<file path="src/rtl/core/kav_pkg.sv">
// Shared types, register indexes and the microprogram of the altitude/velocity filter.
`default_nettype none

package kav_pkg;

   // Default parameter values
   localparam int DATA_WIDTH_DEF = 32;
   localparam int FRAC_BITS_DEF  = 16;

   // Internal word width of state, covariance and scratch values
   localparam int WORD_W = 48;

   // Configuration register indexes
   localparam logic [2:0] CSR_TRANSITION_ROW0    = 3'd0;
   localparam logic [2:0] CSR_TRANSITION_ROW1    = 3'd1;
   localparam logic [2:0] CSR_CONTROL_GAIN       = 3'd2;
   localparam logic [2:0] CSR_PROCESS_NOISE_ROW0 = 3'd3;
   localparam logic [2:0] CSR_PROCESS_NOISE_ROW1 = 3'd4;
   localparam logic [2:0] CSR_OBSERVATION_ROW    = 3'd5;
   localparam logic [2:0] CSR_MEASUREMENT_NOISE  = 3'd6;

   // Operations of the shared unit and of the sequencer
   typedef enum logic [2:0] {
      OP_ADD,
      OP_SUB,
      OP_MUL,
      OP_DIV,
      OP_OUT,
      OP_CALL,
      OP_PRED
   } op_type;

   // Command from the sequencer to the arithmetic unit
   typedef struct packed {
      logic   start;
      op_type op;
   } alu_cmd_type;

   // Channel payloads
   typedef struct packed {
      logic signed [31:0] altitude_sample;
      logic signed [31:0] accel_sample;
   } req_type;

   typedef struct packed {
      logic signed [31:0] altitude_estimate;
      logic signed [31:0] velocity_estimate;
   } rsp_type;

   // Operand indexes: constants, configuration and samples
   localparam logic [5:0] R_ZERO = 6'd0;
   localparam logic [5:0] R_ONE  = 6'd1;
   localparam logic [5:0] R_GRAV = 6'd2;
   localparam logic [5:0] R_F00  = 6'd3;
   localparam logic [5:0] R_F01  = 6'd4;
   localparam logic [5:0] R_F10  = 6'd5;
   localparam logic [5:0] R_F11  = 6'd6;
   localparam logic [5:0] R_G0   = 6'd7;
   localparam logic [5:0] R_G1   = 6'd8;
   localparam logic [5:0] R_Q00  = 6'd9;
   localparam logic [5:0] R_Q01  = 6'd10;
   localparam logic [5:0] R_Q10  = 6'd11;
   localparam logic [5:0] R_Q11  = 6'd12;
   localparam logic [5:0] R_H0   = 6'd13;
   localparam logic [5:0] R_H1   = 6'd14;
   localparam logic [5:0] R_RN   = 6'd15;
   localparam logic [5:0] R_Z    = 6'd16;
   localparam logic [5:0] R_ACC  = 6'd17;

   // Scratch registers
   localparam logic [5:0] SCR_BASE = 6'd18;
   localparam int         SCR_NUM  = 26;
   localparam logic [5:0] R_X0   = 6'd18;
   localparam logic [5:0] R_X1   = 6'd19;
   localparam logic [5:0] R_P00  = 6'd20;
   localparam logic [5:0] R_P01  = 6'd21;
   localparam logic [5:0] R_P10  = 6'd22;
   localparam logic [5:0] R_P11  = 6'd23;
   localparam logic [5:0] R_U    = 6'd24;
   localparam logic [5:0] R_N0   = 6'd25;
   localparam logic [5:0] R_T0   = 6'd26;
   localparam logic [5:0] R_T1   = 6'd27;
   localparam logic [5:0] R_A00  = 6'd28;
   localparam logic [5:0] R_A01  = 6'd29;
   localparam logic [5:0] R_A10  = 6'd30;
   localparam logic [5:0] R_A11  = 6'd31;
   localparam logic [5:0] R_PH0  = 6'd32;
   localparam logic [5:0] R_PH1  = 6'd33;
   localparam logic [5:0] R_S    = 6'd34;
   localparam logic [5:0] R_K0   = 6'd35;
   localparam logic [5:0] R_K1   = 6'd36;
   localparam logic [5:0] R_INNOV = 6'd37;
   localparam logic [5:0] R_M00  = 6'd38;
   localparam logic [5:0] R_M01  = 6'd39;
   localparam logic [5:0] R_M10  = 6'd40;
   localparam logic [5:0] R_M11  = 6'd41;
   localparam logic [5:0] R_KR0  = 6'd42;
   localparam logic [5:0] R_KR1  = 6'd43;

   // One microinstruction
   typedef struct packed {
      op_type     op;
      logic [5:0] dst;
      logic [5:0] src_a;
      logic [5:0] src_b;
   } instr_type;

   // Entry points of the predict routine and of the update routine
   localparam logic [6:0] PRED_START = 7'd1;
   localparam logic [6:0] UPD_START  = 7'd41;

   function automatic instr_type mk(input op_type op, input logic [5:0] d,
                                    input logic [5:0] a, input logic [5:0] b);
      instr_type r;
      r.op    = op;
      r.dst   = d;
      r.src_a = a;
      r.src_b = b;
      return r;
   endfunction

   // Microprogram: initial control clear, predict routine, update routine
   function automatic instr_type prog(input logic [6:0] pc);
      instr_type p;
      case (pc)
         7'd0:   p = mk(OP_ADD, R_U, R_ZERO, R_ZERO);
         // Predict the state: x = F x + G u
         7'd1:   p = mk(OP_MUL, R_T0, R_F00, R_X0);
         7'd2:   p = mk(OP_MUL, R_T1, R_F01, R_X1);
         7'd3:   p = mk(OP_ADD, R_T0, R_T0, R_T1);
         7'd4:   p = mk(OP_MUL, R_T1, R_G0, R_U);
         7'd5:   p = mk(OP_ADD, R_N0, R_T0, R_T1);
         7'd6:   p = mk(OP_MUL, R_T0, R_F10, R_X0);
         7'd7:   p = mk(OP_MUL, R_T1, R_F11, R_X1);
         7'd8:   p = mk(OP_ADD, R_T0, R_T0, R_T1);
         7'd9:   p = mk(OP_MUL, R_T1, R_G1, R_U);
         7'd10:  p = mk(OP_ADD, R_X1, R_T0, R_T1);
         7'd11:  p = mk(OP_ADD, R_X0, R_N0, R_ZERO);
         // A = F P
         7'd12:  p = mk(OP_MUL, R_T0, R_F00, R_P00);
         7'd13:  p = mk(OP_MUL, R_T1, R_F01, R_P10);
         7'd14:  p = mk(OP_ADD, R_A00, R_T0, R_T1);
         7'd15:  p = mk(OP_MUL, R_T0, R_F00, R_P01);
         7'd16:  p = mk(OP_MUL, R_T1, R_F01, R_P11);
         7'd17:  p = mk(OP_ADD, R_A01, R_T0, R_T1);
         7'd18:  p = mk(OP_MUL, R_T0, R_F10, R_P00);
         7'd19:  p = mk(OP_MUL, R_T1, R_F11, R_P10);
         7'd20:  p = mk(OP_ADD, R_A10, R_T0, R_T1);
         7'd21:  p = mk(OP_MUL, R_T0, R_F10, R_P01);
         7'd22:  p = mk(OP_MUL, R_T1, R_F11, R_P11);
         7'd23:  p = mk(OP_ADD, R_A11, R_T0, R_T1);
         // P = A F^T + Q
         7'd24:  p = mk(OP_MUL, R_T0, R_A00, R_F00);
         7'd25:  p = mk(OP_MUL, R_T1, R_A01, R_F01);
         7'd26:  p = mk(OP_ADD, R_T0, R_T0, R_T1);
         7'd27:  p = mk(OP_ADD, R_P00, R_T0, R_Q00);
         7'd28:  p = mk(OP_MUL, R_T0, R_A00, R_F10);
         7'd29:  p = mk(OP_MUL, R_T1, R_A01, R_F11);
         7'd30:  p = mk(OP_ADD, R_T0, R_T0, R_T1);
         7'd31:  p = mk(OP_ADD, R_P01, R_T0, R_Q01);
         7'd32:  p = mk(OP_MUL, R_T0, R_A10, R_F00);
         7'd33:  p = mk(OP_MUL, R_T1, R_A11, R_F01);
         7'd34:  p = mk(OP_ADD, R_T0, R_T0, R_T1);
         7'd35:  p = mk(OP_ADD, R_P10, R_T0, R_Q10);
         7'd36:  p = mk(OP_MUL, R_T0, R_A10, R_F10);
         7'd37:  p = mk(OP_MUL, R_T1, R_A11, R_F11);
         7'd38:  p = mk(OP_ADD, R_T0, R_T0, R_T1);
         7'd39:  p = mk(OP_ADD, R_P11, R_T0, R_Q11);
         7'd40:  p = mk(OP_PRED, R_ZERO, R_ZERO, R_ZERO);
         // P H^T
         7'd41:  p = mk(OP_MUL, R_T0, R_P00, R_H0);
         7'd42:  p = mk(OP_MUL, R_T1, R_P01, R_H1);
         7'd43:  p = mk(OP_ADD, R_PH0, R_T0, R_T1);
         7'd44:  p = mk(OP_MUL, R_T0, R_P10, R_H0);
         7'd45:  p = mk(OP_MUL, R_T1, R_P11, R_H1);
         7'd46:  p = mk(OP_ADD, R_PH1, R_T0, R_T1);
         // Innovation variance and gain
         7'd47:  p = mk(OP_MUL, R_T0, R_H0, R_PH0);
         7'd48:  p = mk(OP_MUL, R_T1, R_H1, R_PH1);
         7'd49:  p = mk(OP_ADD, R_T0, R_T0, R_T1);
         7'd50:  p = mk(OP_ADD, R_S, R_T0, R_RN);
         7'd51:  p = mk(OP_DIV, R_K0, R_PH0, R_S);
         7'd52:  p = mk(OP_DIV, R_K1, R_PH1, R_S);
         // Innovation and state correction
         7'd53:  p = mk(OP_MUL, R_T0, R_H0, R_X0);
         7'd54:  p = mk(OP_MUL, R_T1, R_H1, R_X1);
         7'd55:  p = mk(OP_ADD, R_T0, R_T0, R_T1);
         7'd56:  p = mk(OP_SUB, R_INNOV, R_Z, R_T0);
         7'd57:  p = mk(OP_MUL, R_T0, R_K0, R_INNOV);
         7'd58:  p = mk(OP_ADD, R_X0, R_X0, R_T0);
         7'd59:  p = mk(OP_MUL, R_T0, R_K1, R_INNOV);
         7'd60:  p = mk(OP_ADD, R_X1, R_X1, R_T0);
         // M = I - K H
         7'd61:  p = mk(OP_MUL, R_T0, R_K0, R_H0);
         7'd62:  p = mk(OP_SUB, R_M00, R_ONE, R_T0);
         7'd63:  p = mk(OP_MUL, R_T0, R_K0, R_H1);
         7'd64:  p = mk(OP_SUB, R_M01, R_ZERO, R_T0);
         7'd65:  p = mk(OP_MUL, R_T0, R_K1, R_H0);
         7'd66:  p = mk(OP_SUB, R_M10, R_ZERO, R_T0);
         7'd67:  p = mk(OP_MUL, R_T0, R_K1, R_H1);
         7'd68:  p = mk(OP_SUB, R_M11, R_ONE, R_T0);
         7'd69:  p = mk(OP_MUL, R_KR0, R_K0, R_RN);
         7'd70:  p = mk(OP_MUL, R_KR1, R_K1, R_RN);
         // B = M P, kept in the A registers
         7'd71:  p = mk(OP_MUL, R_T0, R_M00, R_P00);
         7'd72:  p = mk(OP_MUL, R_T1, R_M01, R_P10);
         7'd73:  p = mk(OP_ADD, R_A00, R_T0, R_T1);
         7'd74:  p = mk(OP_MUL, R_T0, R_M00, R_P01);
         7'd75:  p = mk(OP_MUL, R_T1, R_M01, R_P11);
         7'd76:  p = mk(OP_ADD, R_A01, R_T0, R_T1);
         7'd77:  p = mk(OP_MUL, R_T0, R_M10, R_P00);
         7'd78:  p = mk(OP_MUL, R_T1, R_M11, R_P10);
         7'd79:  p = mk(OP_ADD, R_A10, R_T0, R_T1);
         7'd80:  p = mk(OP_MUL, R_T0, R_M10, R_P01);
         7'd81:  p = mk(OP_MUL, R_T1, R_M11, R_P11);
         7'd82:  p = mk(OP_ADD, R_A11, R_T0, R_T1);
         // P = B M^T + K R K^T
         7'd83:  p = mk(OP_MUL, R_T0, R_A00, R_M00);
         7'd84:  p = mk(OP_MUL, R_T1, R_A01, R_M01);
         7'd85:  p = mk(OP_ADD, R_T0, R_T0, R_T1);
         7'd86:  p = mk(OP_MUL, R_T1, R_KR0, R_K0);
         7'd87:  p = mk(OP_ADD, R_P00, R_T0, R_T1);
         7'd88:  p = mk(OP_MUL, R_T0, R_A00, R_M10);
         7'd89:  p = mk(OP_MUL, R_T1, R_A01, R_M11);
         7'd90:  p = mk(OP_ADD, R_T0, R_T0, R_T1);
         7'd91:  p = mk(OP_MUL, R_T1, R_KR0, R_K1);
         7'd92:  p = mk(OP_ADD, R_P01, R_T0, R_T1);
         7'd93:  p = mk(OP_MUL, R_T0, R_A10, R_M00);
         7'd94:  p = mk(OP_MUL, R_T1, R_A11, R_M01);
         7'd95:  p = mk(OP_ADD, R_T0, R_T0, R_T1);
         7'd96:  p = mk(OP_MUL, R_T1, R_KR1, R_K0);
         7'd97:  p = mk(OP_ADD, R_P10, R_T0, R_T1);
         7'd98:  p = mk(OP_MUL, R_T0, R_A10, R_M10);
         7'd99:  p = mk(OP_MUL, R_T1, R_A11, R_M11);
         7'd100: p = mk(OP_ADD, R_T0, R_T0, R_T1);
         7'd101: p = mk(OP_MUL, R_T1, R_KR1, R_K1);
         7'd102: p = mk(OP_ADD, R_P11, R_T0, R_T1);
         // Emit the result, then predict with u = a - g
         7'd103: p = mk(OP_OUT, R_ZERO, R_X0, R_X1);
         7'd104: p = mk(OP_SUB, R_U, R_ACC, R_GRAV);
         7'd105: p = mk(OP_CALL, R_ZERO, R_ZERO, R_ZERO);
         default: p = mk(OP_PRED, R_ZERO, R_ZERO, R_ZERO);
      endcase
      return p;
   endfunction

endpackage

`default_nettype wire

</file>
<file path="src/rtl/core/kav_alu.sv">
// Shared multi-cycle arithmetic unit: saturating add/subtract, fixed-point multiply and divide.
`default_nettype none

module kav_alu #(
   parameter int FRAC_BITS = kav_pkg::FRAC_BITS_DEF
) (
   input  wire                      clock,
   input  wire                      reset,
   input  wire kav_pkg::alu_cmd_type cmd,
   input  wire logic signed [47:0]  opa,
   input  wire logic signed [47:0]  opb,
   output logic                     done,
   output logic signed [47:0]       y
);

   localparam int DivBits = 48 + FRAC_BITS;
   localparam int CntW    = $clog2(DivBits + 1);
   localparam logic [47:0] PosLim = {1'b0, {47{1'b1}}};
   localparam logic [47:0] NegLim = {1'b1, {47{1'b0}}};

   typedef enum logic [2:0] {
      A_IDLE,
      A_MUL,
      A_MFIN,
      A_DIV,
      A_DFIN
   } alu_state_type;

   alu_state_type        state_ff;
   logic                 done_ff;
   logic signed [47:0]   y_ff;
   logic                 neg_ff;
   logic [47:0]          ua_ff;
   logic [47:0]          ub_ff;
   logic [95:0]          acc_ff;
   logic [CntW-1:0]      cnt_ff;
   logic [48:0]          rem_ff;
   logic [DivBits-1:0]   quo_ff;
   logic [DivBits-1:0]   dvd_ff;

   // Saturate a 49-bit sum to 48 bits
   function automatic logic signed [47:0] sat49(input logic [48:0] v);
      logic signed [47:0] r;
      if (v[48] != v[47]) begin
         r = v[48] ? NegLim : PosLim;
      end else begin
         r = v[47:0];
      end
      return r;
   endfunction

   function automatic logic [47:0] mag(input logic signed [47:0] v);
      return v[47] ? 48'(-v) : 48'(v);
   endfunction

   // Add and subtract results
   logic [48:0] sum49;
   logic [48:0] dif49;
   assign sum49 = {opa[47], opa} + {opb[47], opb};
   assign dif49 = {opa[47], opa} - {opb[47], opb};

   // One 24x24 partial product per cycle
   logic [23:0] a_half;
   logic [23:0] b_half;
   logic [47:0] pp;
   logic [95:0] pp_sh;
   assign a_half = cnt_ff[1] ? ua_ff[47:24] : ua_ff[23:0];
   assign b_half = cnt_ff[0] ? ub_ff[47:24] : ub_ff[23:0];
   assign pp     = a_half * b_half;

   always_comb begin
      case (cnt_ff[1:0])
         2'd0:    pp_sh = 96'(pp);
         2'd1:    pp_sh = 96'(pp) << 24;
         2'd2:    pp_sh = 96'(pp) << 24;
         default: pp_sh = 96'(pp) << 48;
      endcase
   end

   // Multiply rounding and saturation
   logic [47:0] lim;
   logic [95:0] rnd;
   logic [95:0] mq;
   logic [47:0] mq_sat;
   logic [48:0] mul_y;
   assign lim    = neg_ff ? NegLim : PosLim;
   assign rnd    = acc_ff + (96'(1) << (FRAC_BITS - 1));
   assign mq     = rnd >> FRAC_BITS;
   assign mq_sat = (mq > 96'(lim)) ? lim : mq[47:0];
   assign mul_y  = neg_ff ? -{1'b0, mq_sat} : {1'b0, mq_sat};

   // Restoring division step
   logic [48:0] r_sh;
   logic        r_ge;
   assign r_sh = {rem_ff[47:0], dvd_ff[DivBits-1]};
   assign r_ge = (r_sh >= {1'b0, ub_ff});

   logic [47:0] dq_sat;
   logic [48:0] div_y;
   assign dq_sat = (quo_ff > DivBits'(lim)) ? lim : quo_ff[47:0];
   assign div_y  = neg_ff ? -{1'b0, dq_sat} : {1'b0, dq_sat};

   // Sequencing of the unit
   always_ff @(posedge clock) begin
      if (reset) begin
         state_ff <= A_IDLE;
         done_ff  <= 1'b0;
      end else begin
         done_ff <= 1'b0;
         case (state_ff)
            A_IDLE: begin
               if (cmd.start) begin
                  neg_ff <= opa[47] ^ opb[47];
                  ua_ff  <= mag(opa);
                  ub_ff  <= mag(opb);
                  cnt_ff <= '0;
                  case (cmd.op)
                     kav_pkg::OP_ADD: begin
                        y_ff    <= sat49(sum49);
                        done_ff <= 1'b1;
                     end
                     kav_pkg::OP_SUB: begin
                        y_ff    <= sat49(dif49);
                        done_ff <= 1'b1;
                     end
                     kav_pkg::OP_MUL: begin
                        acc_ff   <= '0;
                        state_ff <= A_MUL;
                     end
                     kav_pkg::OP_DIV: begin
                        if (opb == '0) begin
                           y_ff    <= '0;
                           done_ff <= 1'b1;
                        end else begin
                           rem_ff   <= '0;
                           quo_ff   <= '0;
                           dvd_ff   <= DivBits'(mag(opa)) << FRAC_BITS;
                           state_ff <= A_DIV;
                        end
                     end
                     default: begin
                        y_ff    <= '0;
                        done_ff <= 1'b1;
                     end
                  endcase
               end
            end
            A_MUL: begin
               acc_ff <= acc_ff + pp_sh;
               cnt_ff <= cnt_ff + 1'b1;
               if (cnt_ff == CntW'(3)) begin
                  state_ff <= A_MFIN;
               end
            end
            A_MFIN: begin
               y_ff     <= mul_y[47:0];
               done_ff  <= 1'b1;
               state_ff <= A_IDLE;
            end
            A_DIV: begin
               rem_ff <= r_ge ? (r_sh - {1'b0, ub_ff}) : r_sh;
               quo_ff <= {quo_ff[DivBits-2:0], r_ge};
               dvd_ff <= dvd_ff << 1;
               cnt_ff <= cnt_ff + 1'b1;
               if (cnt_ff == CntW'(DivBits - 1)) begin
                  state_ff <= A_DFIN;
               end
            end
            A_DFIN: begin
               y_ff     <= div_y[47:0];
               done_ff  <= 1'b1;
               state_ff <= A_IDLE;
            end
            default: state_ff <= A_IDLE;
         endcase
      end
   end

   assign done = done_ff;
   assign y    = y_ff;

endmodule

`default_nettype wire

</file>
--------
_Work to be completed:_
Check the data for lines with "CntW" and give only their number.

_Solution for this task:_
4